_ABOUT THIS TASK:_ Where a line holds the word "sizes", copy that line from the data below.
[Opening PROVIDED RECORDS section]
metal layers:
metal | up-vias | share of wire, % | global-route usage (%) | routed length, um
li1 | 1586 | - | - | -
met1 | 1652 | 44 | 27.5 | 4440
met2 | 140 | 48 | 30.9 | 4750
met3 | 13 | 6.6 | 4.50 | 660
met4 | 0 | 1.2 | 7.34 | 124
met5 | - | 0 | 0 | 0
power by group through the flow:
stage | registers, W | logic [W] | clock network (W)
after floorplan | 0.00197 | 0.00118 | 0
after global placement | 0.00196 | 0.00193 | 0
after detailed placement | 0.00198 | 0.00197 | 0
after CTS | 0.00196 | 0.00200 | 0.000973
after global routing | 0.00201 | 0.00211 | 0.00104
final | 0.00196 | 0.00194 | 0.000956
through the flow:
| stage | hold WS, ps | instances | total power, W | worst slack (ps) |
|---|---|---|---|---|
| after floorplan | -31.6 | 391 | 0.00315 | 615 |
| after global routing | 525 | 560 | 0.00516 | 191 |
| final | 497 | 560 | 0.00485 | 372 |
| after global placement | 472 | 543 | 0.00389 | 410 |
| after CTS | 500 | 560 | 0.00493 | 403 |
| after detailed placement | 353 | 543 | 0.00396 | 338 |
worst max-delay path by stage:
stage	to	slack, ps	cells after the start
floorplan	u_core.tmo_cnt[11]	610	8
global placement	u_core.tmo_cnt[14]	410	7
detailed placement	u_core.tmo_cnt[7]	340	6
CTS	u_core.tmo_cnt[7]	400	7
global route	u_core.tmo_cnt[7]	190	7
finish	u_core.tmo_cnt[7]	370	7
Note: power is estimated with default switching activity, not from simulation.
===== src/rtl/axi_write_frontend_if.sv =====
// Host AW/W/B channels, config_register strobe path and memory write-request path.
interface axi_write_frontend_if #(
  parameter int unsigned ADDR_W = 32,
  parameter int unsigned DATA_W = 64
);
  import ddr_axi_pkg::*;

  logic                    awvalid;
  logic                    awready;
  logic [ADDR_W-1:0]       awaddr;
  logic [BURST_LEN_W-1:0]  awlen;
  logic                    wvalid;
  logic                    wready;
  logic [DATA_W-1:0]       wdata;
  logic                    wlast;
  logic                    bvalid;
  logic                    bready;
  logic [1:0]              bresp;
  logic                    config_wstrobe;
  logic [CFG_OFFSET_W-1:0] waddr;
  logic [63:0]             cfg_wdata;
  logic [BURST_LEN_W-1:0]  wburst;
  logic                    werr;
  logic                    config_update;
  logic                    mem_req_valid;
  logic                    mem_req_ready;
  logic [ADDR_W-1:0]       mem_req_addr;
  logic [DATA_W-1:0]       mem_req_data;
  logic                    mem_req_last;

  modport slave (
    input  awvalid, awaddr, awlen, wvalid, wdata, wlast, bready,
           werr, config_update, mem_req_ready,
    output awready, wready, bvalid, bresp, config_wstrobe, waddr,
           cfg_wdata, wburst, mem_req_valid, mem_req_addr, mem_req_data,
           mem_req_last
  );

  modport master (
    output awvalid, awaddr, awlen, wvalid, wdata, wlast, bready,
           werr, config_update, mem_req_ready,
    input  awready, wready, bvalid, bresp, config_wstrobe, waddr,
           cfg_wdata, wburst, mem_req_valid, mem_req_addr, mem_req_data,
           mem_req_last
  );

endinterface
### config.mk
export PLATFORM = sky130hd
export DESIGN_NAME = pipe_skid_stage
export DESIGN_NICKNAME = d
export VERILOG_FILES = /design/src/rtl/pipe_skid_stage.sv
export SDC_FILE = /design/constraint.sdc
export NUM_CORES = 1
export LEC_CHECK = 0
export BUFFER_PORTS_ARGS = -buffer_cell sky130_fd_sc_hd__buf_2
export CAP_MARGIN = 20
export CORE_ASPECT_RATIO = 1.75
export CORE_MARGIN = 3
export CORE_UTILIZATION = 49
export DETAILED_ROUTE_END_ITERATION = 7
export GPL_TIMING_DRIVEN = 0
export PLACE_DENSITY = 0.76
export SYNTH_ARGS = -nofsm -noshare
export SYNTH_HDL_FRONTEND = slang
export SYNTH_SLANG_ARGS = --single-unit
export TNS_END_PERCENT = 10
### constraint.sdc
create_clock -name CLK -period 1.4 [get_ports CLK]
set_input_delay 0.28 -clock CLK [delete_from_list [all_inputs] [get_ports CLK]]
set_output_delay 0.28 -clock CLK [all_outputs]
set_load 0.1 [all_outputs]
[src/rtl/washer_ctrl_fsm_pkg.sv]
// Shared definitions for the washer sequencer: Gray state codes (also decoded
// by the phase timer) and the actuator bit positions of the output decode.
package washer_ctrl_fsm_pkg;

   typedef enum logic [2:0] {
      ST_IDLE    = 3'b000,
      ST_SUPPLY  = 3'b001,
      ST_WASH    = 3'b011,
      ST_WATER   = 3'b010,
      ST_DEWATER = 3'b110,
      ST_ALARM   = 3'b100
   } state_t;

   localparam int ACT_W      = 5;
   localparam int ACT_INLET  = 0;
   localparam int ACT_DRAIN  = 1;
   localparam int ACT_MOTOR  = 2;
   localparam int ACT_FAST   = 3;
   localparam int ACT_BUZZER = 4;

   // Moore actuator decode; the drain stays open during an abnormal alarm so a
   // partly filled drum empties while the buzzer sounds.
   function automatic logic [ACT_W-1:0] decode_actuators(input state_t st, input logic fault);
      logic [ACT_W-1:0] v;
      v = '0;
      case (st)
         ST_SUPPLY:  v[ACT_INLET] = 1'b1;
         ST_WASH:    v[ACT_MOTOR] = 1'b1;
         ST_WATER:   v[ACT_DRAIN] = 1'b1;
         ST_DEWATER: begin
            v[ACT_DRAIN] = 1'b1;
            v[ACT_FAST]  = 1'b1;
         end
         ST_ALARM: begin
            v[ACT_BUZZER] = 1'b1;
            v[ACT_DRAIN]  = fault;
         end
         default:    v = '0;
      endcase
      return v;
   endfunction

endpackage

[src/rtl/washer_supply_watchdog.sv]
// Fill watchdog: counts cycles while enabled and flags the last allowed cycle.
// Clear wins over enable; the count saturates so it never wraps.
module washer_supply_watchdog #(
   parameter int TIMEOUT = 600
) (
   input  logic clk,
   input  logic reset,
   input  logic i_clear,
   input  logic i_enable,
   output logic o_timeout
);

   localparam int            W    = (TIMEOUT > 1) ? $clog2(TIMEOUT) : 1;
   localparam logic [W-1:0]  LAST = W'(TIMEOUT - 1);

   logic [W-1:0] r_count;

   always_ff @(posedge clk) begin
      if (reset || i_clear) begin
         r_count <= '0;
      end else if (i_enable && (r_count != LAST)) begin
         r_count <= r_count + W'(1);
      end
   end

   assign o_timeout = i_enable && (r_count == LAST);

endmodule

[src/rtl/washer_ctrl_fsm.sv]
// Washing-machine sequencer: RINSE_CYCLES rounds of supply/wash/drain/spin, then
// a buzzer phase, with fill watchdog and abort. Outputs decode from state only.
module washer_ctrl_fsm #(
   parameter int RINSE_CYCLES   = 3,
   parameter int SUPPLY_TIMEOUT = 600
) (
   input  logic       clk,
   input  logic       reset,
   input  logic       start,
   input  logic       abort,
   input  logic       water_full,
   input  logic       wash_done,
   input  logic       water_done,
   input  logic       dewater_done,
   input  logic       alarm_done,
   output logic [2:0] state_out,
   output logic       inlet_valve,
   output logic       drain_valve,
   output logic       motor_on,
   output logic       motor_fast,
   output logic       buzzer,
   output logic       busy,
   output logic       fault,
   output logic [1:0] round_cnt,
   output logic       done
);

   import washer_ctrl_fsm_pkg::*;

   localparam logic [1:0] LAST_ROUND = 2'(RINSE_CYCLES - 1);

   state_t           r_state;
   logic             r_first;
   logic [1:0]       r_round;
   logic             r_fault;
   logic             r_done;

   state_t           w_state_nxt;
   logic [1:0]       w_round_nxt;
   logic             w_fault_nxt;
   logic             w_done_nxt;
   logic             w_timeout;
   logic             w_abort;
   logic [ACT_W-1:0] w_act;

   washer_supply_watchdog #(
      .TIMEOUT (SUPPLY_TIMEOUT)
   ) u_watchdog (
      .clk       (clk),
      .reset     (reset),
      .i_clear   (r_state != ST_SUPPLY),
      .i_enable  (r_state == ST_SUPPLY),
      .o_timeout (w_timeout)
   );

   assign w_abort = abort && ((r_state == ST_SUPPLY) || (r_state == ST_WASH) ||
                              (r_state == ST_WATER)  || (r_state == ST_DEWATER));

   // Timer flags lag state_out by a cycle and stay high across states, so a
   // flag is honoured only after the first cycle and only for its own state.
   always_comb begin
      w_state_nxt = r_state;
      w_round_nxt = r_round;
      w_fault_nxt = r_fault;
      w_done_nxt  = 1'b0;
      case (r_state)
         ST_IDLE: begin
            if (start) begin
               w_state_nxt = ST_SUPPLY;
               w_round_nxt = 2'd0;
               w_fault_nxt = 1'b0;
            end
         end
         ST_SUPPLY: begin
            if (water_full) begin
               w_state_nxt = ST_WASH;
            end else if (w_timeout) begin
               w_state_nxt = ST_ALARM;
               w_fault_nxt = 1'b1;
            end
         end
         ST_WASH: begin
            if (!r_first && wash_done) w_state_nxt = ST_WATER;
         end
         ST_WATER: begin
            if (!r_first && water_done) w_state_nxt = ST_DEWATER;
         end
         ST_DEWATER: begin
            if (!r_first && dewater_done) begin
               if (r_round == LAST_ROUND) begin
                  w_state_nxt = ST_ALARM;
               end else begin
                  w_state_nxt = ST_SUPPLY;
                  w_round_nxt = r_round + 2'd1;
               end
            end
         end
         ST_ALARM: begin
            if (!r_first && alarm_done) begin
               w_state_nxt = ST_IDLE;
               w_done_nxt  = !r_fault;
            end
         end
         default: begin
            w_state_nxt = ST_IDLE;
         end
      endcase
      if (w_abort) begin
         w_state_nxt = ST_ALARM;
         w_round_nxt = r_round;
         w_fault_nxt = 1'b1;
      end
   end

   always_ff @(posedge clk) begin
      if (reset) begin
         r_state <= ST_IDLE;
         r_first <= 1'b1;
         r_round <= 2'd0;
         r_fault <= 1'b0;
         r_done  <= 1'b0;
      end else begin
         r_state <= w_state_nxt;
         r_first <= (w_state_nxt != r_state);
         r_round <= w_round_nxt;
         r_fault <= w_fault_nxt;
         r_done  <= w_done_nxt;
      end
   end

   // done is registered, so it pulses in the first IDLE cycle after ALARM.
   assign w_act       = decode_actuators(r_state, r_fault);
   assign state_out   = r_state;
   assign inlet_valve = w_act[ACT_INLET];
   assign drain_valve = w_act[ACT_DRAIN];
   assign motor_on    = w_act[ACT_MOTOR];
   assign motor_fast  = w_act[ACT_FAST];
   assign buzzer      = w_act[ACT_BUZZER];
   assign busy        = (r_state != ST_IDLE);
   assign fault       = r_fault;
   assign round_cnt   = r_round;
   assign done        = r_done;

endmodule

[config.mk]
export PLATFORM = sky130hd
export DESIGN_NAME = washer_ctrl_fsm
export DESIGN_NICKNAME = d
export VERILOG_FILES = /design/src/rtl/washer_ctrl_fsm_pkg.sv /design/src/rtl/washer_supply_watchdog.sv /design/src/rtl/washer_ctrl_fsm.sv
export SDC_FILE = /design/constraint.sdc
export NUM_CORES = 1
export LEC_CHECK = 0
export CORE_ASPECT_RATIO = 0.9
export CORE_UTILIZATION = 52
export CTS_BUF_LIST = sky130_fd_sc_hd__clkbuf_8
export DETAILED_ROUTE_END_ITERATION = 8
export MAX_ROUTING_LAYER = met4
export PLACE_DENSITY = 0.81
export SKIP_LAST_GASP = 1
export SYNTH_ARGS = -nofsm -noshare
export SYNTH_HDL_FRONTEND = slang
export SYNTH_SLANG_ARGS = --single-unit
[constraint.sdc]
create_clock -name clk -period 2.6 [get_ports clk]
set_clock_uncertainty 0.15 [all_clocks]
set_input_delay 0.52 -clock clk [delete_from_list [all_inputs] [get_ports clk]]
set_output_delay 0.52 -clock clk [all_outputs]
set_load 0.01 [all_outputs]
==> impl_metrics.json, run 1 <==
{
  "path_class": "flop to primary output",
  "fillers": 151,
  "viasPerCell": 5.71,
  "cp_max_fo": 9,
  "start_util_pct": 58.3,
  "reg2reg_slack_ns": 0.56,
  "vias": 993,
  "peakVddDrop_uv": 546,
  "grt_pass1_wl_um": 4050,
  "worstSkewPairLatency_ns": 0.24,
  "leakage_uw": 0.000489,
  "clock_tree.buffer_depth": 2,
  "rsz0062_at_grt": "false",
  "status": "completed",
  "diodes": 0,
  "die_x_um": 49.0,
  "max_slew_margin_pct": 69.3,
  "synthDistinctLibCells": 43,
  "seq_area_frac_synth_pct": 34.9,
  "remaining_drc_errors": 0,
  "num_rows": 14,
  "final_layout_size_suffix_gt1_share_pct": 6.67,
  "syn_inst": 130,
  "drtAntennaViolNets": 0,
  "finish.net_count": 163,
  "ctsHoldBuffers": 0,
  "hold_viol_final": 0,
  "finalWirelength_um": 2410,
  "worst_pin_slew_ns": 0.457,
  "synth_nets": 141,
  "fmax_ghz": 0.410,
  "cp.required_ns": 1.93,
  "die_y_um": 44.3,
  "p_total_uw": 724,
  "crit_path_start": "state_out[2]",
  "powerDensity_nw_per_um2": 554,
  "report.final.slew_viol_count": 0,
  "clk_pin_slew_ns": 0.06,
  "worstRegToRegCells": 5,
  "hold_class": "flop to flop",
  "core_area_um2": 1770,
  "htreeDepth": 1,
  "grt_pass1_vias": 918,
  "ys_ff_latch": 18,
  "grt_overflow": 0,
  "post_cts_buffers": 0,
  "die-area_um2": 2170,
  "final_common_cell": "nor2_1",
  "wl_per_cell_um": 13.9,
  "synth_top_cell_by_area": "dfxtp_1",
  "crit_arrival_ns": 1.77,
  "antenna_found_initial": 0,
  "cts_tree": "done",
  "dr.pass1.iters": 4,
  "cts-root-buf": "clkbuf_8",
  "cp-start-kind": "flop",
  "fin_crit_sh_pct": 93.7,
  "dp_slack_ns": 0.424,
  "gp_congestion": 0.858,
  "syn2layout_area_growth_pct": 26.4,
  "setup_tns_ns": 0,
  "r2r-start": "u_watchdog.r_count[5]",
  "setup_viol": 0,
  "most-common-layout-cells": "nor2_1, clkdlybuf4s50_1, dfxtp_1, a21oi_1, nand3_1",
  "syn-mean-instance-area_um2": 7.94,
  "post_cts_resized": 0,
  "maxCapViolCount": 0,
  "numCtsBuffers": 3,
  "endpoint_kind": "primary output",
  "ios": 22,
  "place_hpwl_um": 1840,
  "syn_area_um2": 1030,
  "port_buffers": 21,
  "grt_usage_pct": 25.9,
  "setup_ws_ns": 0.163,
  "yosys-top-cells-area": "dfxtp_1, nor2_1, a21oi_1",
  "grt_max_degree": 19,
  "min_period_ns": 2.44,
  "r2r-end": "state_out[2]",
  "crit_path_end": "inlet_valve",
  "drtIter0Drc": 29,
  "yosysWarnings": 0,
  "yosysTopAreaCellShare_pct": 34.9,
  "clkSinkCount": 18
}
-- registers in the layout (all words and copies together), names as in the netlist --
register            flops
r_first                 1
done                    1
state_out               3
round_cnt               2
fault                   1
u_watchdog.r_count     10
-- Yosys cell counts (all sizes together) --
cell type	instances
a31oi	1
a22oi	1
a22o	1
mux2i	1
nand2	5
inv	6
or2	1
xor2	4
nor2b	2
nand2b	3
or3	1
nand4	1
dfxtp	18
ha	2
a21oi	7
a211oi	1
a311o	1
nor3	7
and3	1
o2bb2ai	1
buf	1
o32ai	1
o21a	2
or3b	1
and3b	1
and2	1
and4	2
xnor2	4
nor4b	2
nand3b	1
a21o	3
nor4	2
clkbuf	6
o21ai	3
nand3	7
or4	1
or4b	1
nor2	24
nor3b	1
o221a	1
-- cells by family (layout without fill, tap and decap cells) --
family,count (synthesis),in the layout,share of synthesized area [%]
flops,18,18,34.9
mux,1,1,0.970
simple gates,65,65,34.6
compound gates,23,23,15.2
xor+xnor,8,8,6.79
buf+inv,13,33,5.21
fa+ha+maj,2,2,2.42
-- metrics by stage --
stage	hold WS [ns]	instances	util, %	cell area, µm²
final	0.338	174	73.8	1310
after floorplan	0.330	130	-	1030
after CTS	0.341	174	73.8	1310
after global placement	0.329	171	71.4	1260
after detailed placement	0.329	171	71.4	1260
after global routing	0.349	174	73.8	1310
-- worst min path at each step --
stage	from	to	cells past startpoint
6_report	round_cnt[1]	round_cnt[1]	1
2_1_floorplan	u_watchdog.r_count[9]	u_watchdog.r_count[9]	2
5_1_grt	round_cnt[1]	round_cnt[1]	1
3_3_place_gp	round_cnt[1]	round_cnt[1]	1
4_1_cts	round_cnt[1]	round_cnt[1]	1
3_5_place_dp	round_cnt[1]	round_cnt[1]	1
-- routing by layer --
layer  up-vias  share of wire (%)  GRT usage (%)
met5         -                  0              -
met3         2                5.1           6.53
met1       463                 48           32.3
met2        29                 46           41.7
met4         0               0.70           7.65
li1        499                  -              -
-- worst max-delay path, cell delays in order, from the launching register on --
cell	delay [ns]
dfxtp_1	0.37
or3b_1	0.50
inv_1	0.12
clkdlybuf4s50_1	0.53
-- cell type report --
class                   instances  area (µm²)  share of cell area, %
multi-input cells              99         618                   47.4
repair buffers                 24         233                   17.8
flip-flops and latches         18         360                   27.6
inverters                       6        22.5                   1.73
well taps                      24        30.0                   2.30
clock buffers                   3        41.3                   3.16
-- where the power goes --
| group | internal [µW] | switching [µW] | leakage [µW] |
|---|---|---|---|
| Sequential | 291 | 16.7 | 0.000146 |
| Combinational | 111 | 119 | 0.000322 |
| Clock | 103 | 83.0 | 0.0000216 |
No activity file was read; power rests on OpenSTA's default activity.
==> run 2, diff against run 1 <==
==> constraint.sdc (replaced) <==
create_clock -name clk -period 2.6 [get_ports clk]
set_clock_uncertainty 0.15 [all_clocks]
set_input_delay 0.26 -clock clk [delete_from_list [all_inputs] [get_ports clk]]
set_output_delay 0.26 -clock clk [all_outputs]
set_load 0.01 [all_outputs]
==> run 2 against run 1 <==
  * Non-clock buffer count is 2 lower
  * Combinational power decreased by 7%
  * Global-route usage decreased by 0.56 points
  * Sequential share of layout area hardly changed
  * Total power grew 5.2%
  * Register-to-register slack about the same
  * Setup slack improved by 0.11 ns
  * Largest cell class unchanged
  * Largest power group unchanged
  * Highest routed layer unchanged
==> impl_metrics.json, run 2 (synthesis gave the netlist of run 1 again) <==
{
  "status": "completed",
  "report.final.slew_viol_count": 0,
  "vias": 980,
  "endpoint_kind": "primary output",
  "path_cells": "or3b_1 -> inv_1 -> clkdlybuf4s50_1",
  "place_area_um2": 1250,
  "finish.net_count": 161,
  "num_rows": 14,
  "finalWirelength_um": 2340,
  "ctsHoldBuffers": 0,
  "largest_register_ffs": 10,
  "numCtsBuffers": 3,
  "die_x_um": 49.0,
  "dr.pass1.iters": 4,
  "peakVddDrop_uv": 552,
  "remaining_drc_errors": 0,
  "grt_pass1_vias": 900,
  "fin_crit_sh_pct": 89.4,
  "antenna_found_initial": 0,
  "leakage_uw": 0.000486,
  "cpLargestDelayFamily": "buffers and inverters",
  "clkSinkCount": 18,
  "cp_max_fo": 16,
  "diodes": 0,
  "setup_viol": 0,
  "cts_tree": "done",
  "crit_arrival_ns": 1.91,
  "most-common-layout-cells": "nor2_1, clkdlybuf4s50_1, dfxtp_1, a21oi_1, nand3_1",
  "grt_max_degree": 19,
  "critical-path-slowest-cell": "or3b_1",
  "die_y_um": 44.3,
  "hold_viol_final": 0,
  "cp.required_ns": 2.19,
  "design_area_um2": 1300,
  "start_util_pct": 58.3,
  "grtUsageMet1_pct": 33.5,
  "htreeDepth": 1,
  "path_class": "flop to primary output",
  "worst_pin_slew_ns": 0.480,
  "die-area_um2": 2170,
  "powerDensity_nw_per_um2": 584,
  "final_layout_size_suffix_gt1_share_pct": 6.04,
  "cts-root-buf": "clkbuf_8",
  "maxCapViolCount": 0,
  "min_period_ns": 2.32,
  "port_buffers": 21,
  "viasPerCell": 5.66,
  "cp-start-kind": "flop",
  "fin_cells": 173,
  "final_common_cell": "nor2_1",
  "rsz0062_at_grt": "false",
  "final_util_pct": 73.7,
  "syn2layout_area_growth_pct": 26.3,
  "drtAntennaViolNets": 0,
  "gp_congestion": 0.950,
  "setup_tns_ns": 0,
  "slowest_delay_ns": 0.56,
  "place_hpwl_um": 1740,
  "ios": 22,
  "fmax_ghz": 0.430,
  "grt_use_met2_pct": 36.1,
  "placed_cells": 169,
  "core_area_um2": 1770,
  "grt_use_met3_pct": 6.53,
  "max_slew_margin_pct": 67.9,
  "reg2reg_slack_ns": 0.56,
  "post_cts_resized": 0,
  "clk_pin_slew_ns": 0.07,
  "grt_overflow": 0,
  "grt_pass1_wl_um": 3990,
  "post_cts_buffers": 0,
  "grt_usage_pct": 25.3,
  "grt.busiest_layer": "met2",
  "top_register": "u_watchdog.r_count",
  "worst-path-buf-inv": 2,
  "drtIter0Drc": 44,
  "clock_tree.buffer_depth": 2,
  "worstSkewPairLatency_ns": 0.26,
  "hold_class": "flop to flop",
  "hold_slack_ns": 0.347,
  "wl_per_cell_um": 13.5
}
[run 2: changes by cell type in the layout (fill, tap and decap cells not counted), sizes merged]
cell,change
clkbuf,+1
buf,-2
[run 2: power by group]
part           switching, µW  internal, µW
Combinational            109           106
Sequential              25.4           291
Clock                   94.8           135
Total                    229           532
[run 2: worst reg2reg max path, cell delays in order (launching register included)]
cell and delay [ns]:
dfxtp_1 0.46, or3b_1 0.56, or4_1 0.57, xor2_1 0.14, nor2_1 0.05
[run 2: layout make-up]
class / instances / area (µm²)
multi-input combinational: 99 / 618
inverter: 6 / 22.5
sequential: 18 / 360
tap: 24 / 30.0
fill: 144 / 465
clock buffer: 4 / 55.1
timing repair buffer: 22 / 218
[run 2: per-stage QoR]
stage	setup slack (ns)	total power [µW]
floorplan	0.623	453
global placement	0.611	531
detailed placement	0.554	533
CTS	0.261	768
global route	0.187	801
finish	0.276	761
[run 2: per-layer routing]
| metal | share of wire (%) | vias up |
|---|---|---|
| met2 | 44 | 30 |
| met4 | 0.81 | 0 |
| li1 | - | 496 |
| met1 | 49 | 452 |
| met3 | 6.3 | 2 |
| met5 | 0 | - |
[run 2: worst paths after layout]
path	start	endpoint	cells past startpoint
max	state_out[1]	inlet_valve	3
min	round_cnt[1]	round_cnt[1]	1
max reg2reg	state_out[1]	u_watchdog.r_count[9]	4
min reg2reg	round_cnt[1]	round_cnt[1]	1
[Closing PROVIDED RECORDS section]
_SOLUTION TO THE EXERCISE:_
-- Yosys cell counts (all sizes together) --
[run 2: changes by cell type in the layout (fill, tap and decap cells not counted), sizes merged]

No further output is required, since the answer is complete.